[Collected data]
________

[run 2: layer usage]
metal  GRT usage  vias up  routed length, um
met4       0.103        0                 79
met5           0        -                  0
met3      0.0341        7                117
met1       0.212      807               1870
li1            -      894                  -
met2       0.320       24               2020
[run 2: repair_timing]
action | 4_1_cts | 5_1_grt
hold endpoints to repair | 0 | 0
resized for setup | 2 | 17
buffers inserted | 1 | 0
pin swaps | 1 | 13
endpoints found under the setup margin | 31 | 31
## src/rtl/fetch_pkg.sv

```systemverilog
// Shared types and PC alignment helpers for the fetch PC unit.
package fetch_pkg;

    typedef enum logic [1:0] {
        PARK = 2'd0,
        REQ  = 2'd1,
        WAIT = 2'd2,
        HOLD = 2'd3
    } fetch_state_t;

    localparam int MAX_XLEN = 64;

    function automatic int align_bits(input int unsigned instr_bytes);
        return $clog2(instr_bytes);
    endfunction

    // Works on the widest supported PC; callers cast to their own XLEN.
    function automatic logic [MAX_XLEN-1:0] align_pc(input logic [MAX_XLEN-1:0] pc,
                                                     input int bits);
        logic [MAX_XLEN-1:0] mask;
        mask = (64'd1 << bits) - 64'd1;
        return pc & ~mask;
    endfunction

endpackage

```

## src/rtl/pc_next_sel.sv

```systemverilog
// Next-state / next-PC selection for the fetch FSM: redirect > increment > hold.
// Reset is applied by the registers in fetch_pc_unit, ahead of everything here.
module pc_next_sel
    import fetch_pkg::*;
#(
    parameter int XLEN        = 32,
    parameter int INSTR_BYTES = 4,
    parameter int ALIGN_BITS  = 2
) (
    input  fetch_state_t    state,
    input  logic [XLEN-1:0] pc,
    input  logic            drop,
    input  logic            we,
    input  logic            redirect_valid,
    input  logic [XLEN-1:0] redirect_pc,
    input  logic            req_ready,
    input  logic            rsp_valid,
    input  logic            instr_ready,
    output fetch_state_t    state_nxt,
    output logic [XLEN-1:0] pc_nxt,
    output logic            drop_nxt,
    output logic            capture
);

    logic [XLEN-1:0] target;
    logic [XLEN-1:0] pc_inc;
    fetch_state_t    resume;

    assign target = XLEN'(align_pc(64'(redirect_pc), ALIGN_BITS));
    assign pc_inc = pc + XLEN'(INSTR_BYTES);
    assign resume = we ? REQ : PARK;

    always_comb begin
        state_nxt = state;
        pc_nxt    = pc;
        drop_nxt  = drop;
        capture   = 1'b0;
        if (redirect_valid) begin
            pc_nxt = target;
        end
        case (state)
            PARK: begin
                if (!redirect_valid && we) begin
                    state_nxt = REQ;
                end
            end
            REQ: begin
                // Accepted together with a redirect: the response is already stale.
                if (req_ready) begin
                    state_nxt = WAIT;
                    drop_nxt  = redirect_valid;
                end
            end
            WAIT: begin
                if (rsp_valid) begin
                    if (drop || redirect_valid) begin
                        drop_nxt  = 1'b0;
                        state_nxt = resume;
                    end else begin
                        capture   = 1'b1;
                        state_nxt = HOLD;
                    end
                end else if (redirect_valid) begin
                    drop_nxt = 1'b1;
                end
            end
            HOLD: begin
                if (redirect_valid) begin
                    state_nxt = resume;
                end else if (instr_ready) begin
                    pc_nxt    = pc_inc;
                    state_nxt = resume;
                end
            end
            default: state_nxt = PARK;
        endcase
    end

endmodule

```

## src/rtl/fetch_pc_unit.sv

```systemverilog
// Architectural fetch PC with a single-outstanding memory request and a
// valid/ready instruction output towards decode.
//
// state | meaning
// PARK  | idle, no request; leaves when fetch is enabled
// REQ   | request to memory presented at pc_out
// WAIT  | request accepted, waiting for the response (may be marked for drop)
// HOLD  | instruction presented to decode
module fetch_pc_unit
    import fetch_pkg::*;
#(
    parameter int              XLEN         = 32,
    parameter logic [XLEN-1:0] RESET_VECTOR = '0,
    parameter int              INSTR_BYTES  = 4
) (
    input  logic            clk,
    input  logic            rst,
    input  logic            we,
    input  logic            redirect_valid,
    input  logic [XLEN-1:0] redirect_pc,
    output logic            req_valid,
    input  logic            req_ready,
    output logic [XLEN-1:0] req_addr,
    input  logic            rsp_valid,
    input  logic [XLEN-1:0] rsp_instr,
    output logic            instr_valid,
    input  logic            instr_ready,
    output logic [XLEN-1:0] instr,
    output logic [XLEN-1:0] instr_pc,
    output logic [XLEN-1:0] pc_out
);

    localparam int ALIGN_BITS = align_bits(INSTR_BYTES);

    fetch_state_t    state;
    fetch_state_t    state_nxt;
    logic [XLEN-1:0] pc;
    logic [XLEN-1:0] pc_nxt;
    logic            drop;
    logic            drop_nxt;
    logic            capture;

    pc_next_sel #(
        .XLEN        (XLEN),
        .INSTR_BYTES (INSTR_BYTES),
        .ALIGN_BITS  (ALIGN_BITS)
    ) u_pc_next_sel (
        .state          (state),
        .pc             (pc),
        .drop           (drop),
        .we             (we),
        .redirect_valid (redirect_valid),
        .redirect_pc    (redirect_pc),
        .req_ready      (req_ready),
        .rsp_valid      (rsp_valid),
        .instr_ready    (instr_ready),
        .state_nxt      (state_nxt),
        .pc_nxt         (pc_nxt),
        .drop_nxt       (drop_nxt),
        .capture        (capture)
    );

    // Handshake valids are decoded from the next state so they leave a flop.
    always_ff @(posedge clk or posedge rst) begin
        if (rst) begin
            state       <= PARK;
            pc          <= RESET_VECTOR;
            drop        <= 1'b0;
            req_valid   <= 1'b0;
            instr_valid <= 1'b0;
            instr       <= '0;
            instr_pc    <= '0;
        end else begin
            state       <= state_nxt;
            pc          <= pc_nxt;
            drop        <= drop_nxt;
            req_valid   <= (state_nxt == REQ);
            instr_valid <= (state_nxt == HOLD);
            if (capture) begin
                instr    <= rsp_instr;
                instr_pc <= pc;
            end
        end
    end

    assign pc_out   = pc;
    assign req_addr = pc;

    a_rsp_only_in_wait: assert property (@(posedge clk) disable iff (rst)
        rsp_valid |-> (state == WAIT));

endmodule

```
`config.mk`:
```
export PLATFORM = sky130hd
export DESIGN_NAME = cl_wr_packer
export DESIGN_NICKNAME = d
export VERILOG_FILES = /design/src/rtl/cl_wr_packer.sv
export SDC_FILE = /design/constraint.sdc
export NUM_CORES = 2
export LEC_CHECK = 0
export ABC_AREA = 1
export CORE_MARGIN = 5
export CORE_UTILIZATION = 53
export CTS_BUF_LIST = sky130_fd_sc_hd__clkbuf_8
export DETAILED_ROUTE_END_ITERATION = 10
export PLACE_DENSITY = 0.75
export REMOVE_ABC_BUFFERS = 1
export SKIP_CTS_REPAIR_TIMING = 1
export SYNTH_ARGS = -nofsm -noshare
export SYNTH_HDL_FRONTEND = slang
export SYNTH_SLANG_ARGS = --single-unit
```
`constraint.sdc`:
```
create_clock -name clk -period 2.7 [get_ports clk]
set_input_delay 0.54 -clock clk [delete_from_list [all_inputs] [get_ports clk]]
set_output_delay 0.54 -clock clk [all_outputs]
set_load 0.1 [all_outputs]
```
`src/rtl/cl_wr_packer.sv`:
```
// Packs WPL consecutive memory words into one cache line and pushes each line
// to the DMA write channel; writes exactly num_lines lines per start.
//
// state  | meaning
// IDLE   | waiting for start after reset
// REQ    | issuing one memory read (mem_en pulse)
// WAIT   | waiting for mem_valid, capturing word k
// PUSH   | line complete, writing it when the DMA FIFO has room
// DONE   | transfer finished, done held, new start accepted
module cl_wr_packer #(
    parameter int CL_WIDTH   = 512,
    parameter int WORD_WIDTH = 32,
    parameter int ADDR_WIDTH = 28,
    parameter int SIZE_WIDTH = 43
) (
    input  logic                  clk,
    input  logic                  rst,
    input  logic                  start,
    input  logic [SIZE_WIDTH-1:0] num_lines,
    input  logic [ADDR_WIDTH-1:0] base_addr,
    output logic                  mem_en,
    output logic [ADDR_WIDTH-1:0] mem_addr,
    input  logic [WORD_WIDTH-1:0] mem_rd_data,
    input  logic                  mem_valid,
    input  logic                  wr_full,
    output logic                  wr_en,
    output logic [CL_WIDTH-1:0]   wr_data,
    output logic                  busy,
    output logic                  done
);

    localparam int WPL = CL_WIDTH / WORD_WIDTH;
    localparam int KW  = (WPL > 1) ? $clog2(WPL) : 1;

    localparam logic [2:0] S_IDLE = 3'd0;
    localparam logic [2:0] S_REQ  = 3'd1;
    localparam logic [2:0] S_WAIT = 3'd2;
    localparam logic [2:0] S_PUSH = 3'd3;
    localparam logic [2:0] S_DONE = 3'd4;

    logic [2:0]            state;
    logic [KW-1:0]         word_cnt;
    logic [SIZE_WIDTH-1:0] line_cnt;
    logic [SIZE_WIDTH-1:0] num_q;
    logic [ADDR_WIDTH-1:0] addr_q;
    logic [CL_WIDTH-1:0]   line_buf;
    logic [CL_WIDTH-1:0]   line_next;
    logic [CL_WIDTH-1:0]   wr_data_q;
    logic                  last_word;
    logic                  push;

    always_comb begin
        line_next = line_buf;
        line_next[word_cnt*WORD_WIDTH +: WORD_WIDTH] = mem_rd_data;
    end

    assign last_word = (word_cnt == KW'(WPL - 1));
    assign push      = (state == S_PUSH) && !wr_full;

    assign mem_en   = (state == S_REQ);
    assign mem_addr = addr_q;
    assign wr_en    = push;
    assign wr_data  = wr_data_q;
    assign busy     = (state == S_REQ) || (state == S_WAIT) || (state == S_PUSH);
    assign done     = (state == S_DONE);

    always_ff @(posedge clk) begin
        if (rst) begin
            state     <= S_IDLE;
            word_cnt  <= '0;
            line_cnt  <= '0;
            num_q     <= '0;
            addr_q    <= '0;
            line_buf  <= '0;
            wr_data_q <= '0;
        end else begin
            case (state)
                S_IDLE, S_DONE: begin
                    if (start) begin
                        num_q    <= num_lines;
                        addr_q   <= base_addr;
                        word_cnt <= '0;
                        line_cnt <= '0;
                        state    <= (num_lines == '0) ? S_DONE : S_REQ;
                    end
                end
                S_REQ: begin
                    // addr_q always points at the next word to request; wraps silently
                    addr_q <= addr_q + ADDR_WIDTH'(1);
                    state  <= S_WAIT;
                end
                S_WAIT: begin
                    if (mem_valid) begin
                        line_buf <= line_next;
                        word_cnt <= word_cnt + KW'(1);
                        if (last_word) begin
                            // separate output register keeps wr_data stable while the next line fills
                            wr_data_q <= line_next;
                            state     <= S_PUSH;
                        end else begin
                            state <= S_REQ;
                        end
                    end
                end
                S_PUSH: begin
                    if (!wr_full) begin
                        line_cnt <= line_cnt + SIZE_WIDTH'(1);
                        word_cnt <= '0;
                        state    <= (line_cnt + SIZE_WIDTH'(1) == num_q) ? S_DONE : S_REQ;
                    end
                end
                default: state <= S_IDLE;
            endcase
        end
    end

endmodule

```
$ cat config.mk
export PLATFORM = sky130hd
export DESIGN_NAME = mem_copy_engine
export DESIGN_NICKNAME = d
export VERILOG_FILES = /design/src/rtl/mem_copy_engine.sv
export SDC_FILE = /design/constraint.sdc
export NUM_CORES = 1
export LEC_CHECK = 0
export ABC_AREA = 1
export BUFFER_PORTS_ARGS = -buffer_cell sky130_fd_sc_hd__buf_2
export CORE_AREA = 2 2 95 61
export CTS_BUF_LIST = sky130_fd_sc_hd__clkbuf_8
export DETAILED_ROUTE_END_ITERATION = 8
export DIE_AREA = 0 0 97 63
export PLACE_DENSITY = 0.69
export SETUP_SLACK_MARGIN = 0.1
export SLEW_MARGIN = 20
export SYNTH_ARGS = -nofsm -noshare
export SYNTH_HDL_FRONTEND = slang
export SYNTH_SLANG_ARGS = --single-unit
export TNS_END_PERCENT = 10
$ cat constraint.sdc
create_clock -name Clk -period 4 [get_ports Clk]
set_input_delay 0.8 -clock Clk [delete_from_list [all_inputs] [get_ports Clk]]
set_output_delay 0.8 -clock Clk [all_outputs]
set_load 0.005 [all_outputs]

________

▶ _Problem_:
The lines above that hold the word "endpoints" need counting; write the count and nothing more.

▶ _Written response_:
2